Escala de Mercalli

    Para la medición de la fuerza alcanzada por un movimiento sísmico se usan dos escalas de referencia que llevan el nombre de dos notables geólogos: Mercalli y Richter. La primera, la más antigua pues data de 1902, clasifica los movimientos sísmicos en doce grados de intensidad. Se basa en los efectos que causan sobre el entorno, como por ejemplo los daños causados en los edificios. Esta escala ha caído en desuso, pues los efectos de un sismo dependen de factores muy diversos como la naturaleza del terreno, la distancia existente hasta el epicentro, la profundidad del hipocentro y el tipo de edificios afectados.

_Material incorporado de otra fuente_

==> src/flat_wrapper.sv <==
// flat-port wrapper written by rule: the top's interface ports become plain ports
module fifo_wr_arbiter_flat 
#(
    parameter int unsigned NUM_REQ    = 4,
    parameter int unsigned DATA_WIDTH = 8,
    parameter int unsigned MAX_BURST  = 4,
    parameter int unsigned ID_WIDTH   = 2
)
  (clk, rst, bus_req_valid, bus_req_last, bus_req_data, bus_fifo_full, bus_req_ready, bus_fifo_w_en, bus_fifo_data, bus_grant_id, bus_busy, bus_burst_cnt);
  fifo_wr_arbiter_if #(.NUM_REQ(NUM_REQ), .DATA_WIDTH(DATA_WIDTH), .MAX_BURST(MAX_BURST), .ID_WIDTH(ID_WIDTH)) bus_i ();
  input logic clk;
  input logic rst;
  input wire logic [$bits(bus_i.req_valid)-1:0] bus_req_valid;
  input wire logic [$bits(bus_i.req_last)-1:0] bus_req_last;
  input wire logic [$bits(bus_i.req_data)-1:0] bus_req_data;
  input wire logic [$bits(bus_i.fifo_full)-1:0] bus_fifo_full;
  output wire logic [$bits(bus_i.req_ready)-1:0] bus_req_ready;
  output wire logic [$bits(bus_i.fifo_w_en)-1:0] bus_fifo_w_en;
  output wire logic [$bits(bus_i.fifo_data)-1:0] bus_fifo_data;
  output wire logic [$bits(bus_i.grant_id)-1:0] bus_grant_id;
  output wire logic [$bits(bus_i.busy)-1:0] bus_busy;
  output wire logic [$bits(bus_i.burst_cnt)-1:0] bus_burst_cnt;
  assign bus_i.req_valid = bus_req_valid;
  assign bus_i.req_last = bus_req_last;
  assign bus_i.req_data = bus_req_data;
  assign bus_i.fifo_full = bus_fifo_full;
  assign bus_req_ready = bus_i.req_ready;
  assign bus_fifo_w_en = bus_i.fifo_w_en;
  assign bus_fifo_data = bus_i.fifo_data;
  assign bus_grant_id = bus_i.grant_id;
  assign bus_busy = bus_i.busy;
  assign bus_burst_cnt = bus_i.burst_cnt;
  fifo_wr_arbiter #(.NUM_REQ(NUM_REQ), .DATA_WIDTH(DATA_WIDTH), .MAX_BURST(MAX_BURST), .ID_WIDTH(ID_WIDTH)) u_core (.clk(clk), .rst(rst), .bus(bus_i));
endmodule
$ cat src/rtl/qqspi_arb_pkg.sv
// Shared definitions for the qqspi two-master arbiter: FSM encoding, master
// indices, default address windows and the window-compare helper.
package qqspi_arb_pkg;

  localparam logic [1:0] ST_IDLE  = 2'd0;
  localparam logic [1:0] ST_ISSUE = 2'd1;
  localparam logic [1:0] ST_RESP  = 2'd2;

  localparam logic MST_0 = 1'b0;
  localparam logic MST_1 = 1'b1;

  localparam logic [31:0] DEF_NOR_START   = 32'h2000_0000;
  localparam logic [31:0] DEF_NOR_END     = 32'h2100_0000;
  localparam logic [31:0] DEF_PSRAM_START = 32'h8000_0000;
  localparam logic [31:0] DEF_PSRAM_END   = 32'h8080_0000;
  localparam int          DEF_WORD_ADDR_W = 23;

  // One master's request as seen by the arbiter.
  typedef struct packed {
    logic [31:0] addr;
    logic [31:0] wdata;
    logic [3:0]  wstrb;
  } mst_req_t;

  // Unsigned window test: start inclusive, stop exclusive.
  function automatic logic in_window(input logic [31:0] addr,
                                     input logic [31:0] start,
                                     input logic [31:0] stop);
    return (addr >= start) && (addr < stop);
  endfunction

endpackage

$ cat src/rtl/qqspi_addr_decode.sv
// Combinational region decode: selects NOR or PSRAM, flags illegal accesses
// and forms the window-relative word address for qqspi.
module qqspi_addr_decode
  import qqspi_arb_pkg::*;
#(
  parameter logic [31:0] NOR_START   = DEF_NOR_START,
  parameter logic [31:0] NOR_END     = DEF_NOR_END,
  parameter logic [31:0] PSRAM_START = DEF_PSRAM_START,
  parameter logic [31:0] PSRAM_END   = DEF_PSRAM_END,
  parameter int          WORD_ADDR_W = DEF_WORD_ADDR_W
) (
  input  logic [31:0]            addr,
  input  logic [3:0]             wstrb,
  output logic                   nor_sel,
  output logic                   psram_sel,
  output logic                   fault,
  output logic [WORD_ADDR_W-1:0] word_addr
);

  logic        in_nor;
  logic        in_psram;
  logic [31:0] offset;

  // NOTE: every output of a combinational block is assigned on every path,
  // otherwise synthesis infers a latch to hold the old value.
  always_comb begin
    in_nor    = in_window(addr, NOR_START, NOR_END);
    in_psram  = in_window(addr, PSRAM_START, PSRAM_END);
    // The flash window is read-only; programming goes through a separate path.
    nor_sel   = in_nor && (wstrb == 4'b0000);
    psram_sel = in_psram;
    fault     = !(nor_sel || psram_sel);
    offset    = addr - (in_psram ? PSRAM_START : NOR_START);
    word_addr = WORD_ADDR_W'(offset >> 2);
  end

endmodule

    La división en grados de la escala de Mercalli fue establecida mediante observación directa de los daños causados por los sismos y por encuestas realizadas entre personas afectadas. A pesar de lo espectacular de las descripciones de cada uno de los grados, su medida resulta muy subjetiva.

    Escala Mercalli.

    Basándose en los grados de intensidad alcanzados por un sismo en los diferentes puntos se puede trazar un mapa de intensidad. Éste mostrará que los efectos del temblor decrecen a medida que aumenta la distancia al epicentro. Las líneas que unen puntos con el mismo grado de intensidad, denominadas isosistas, poseen una forma más o menos elíptica y se disponen de modo concéntrico alrededor del epicentro. Las que unen puntos donde el terremoto se ha sentido a la misma hora se conocen por homosistas.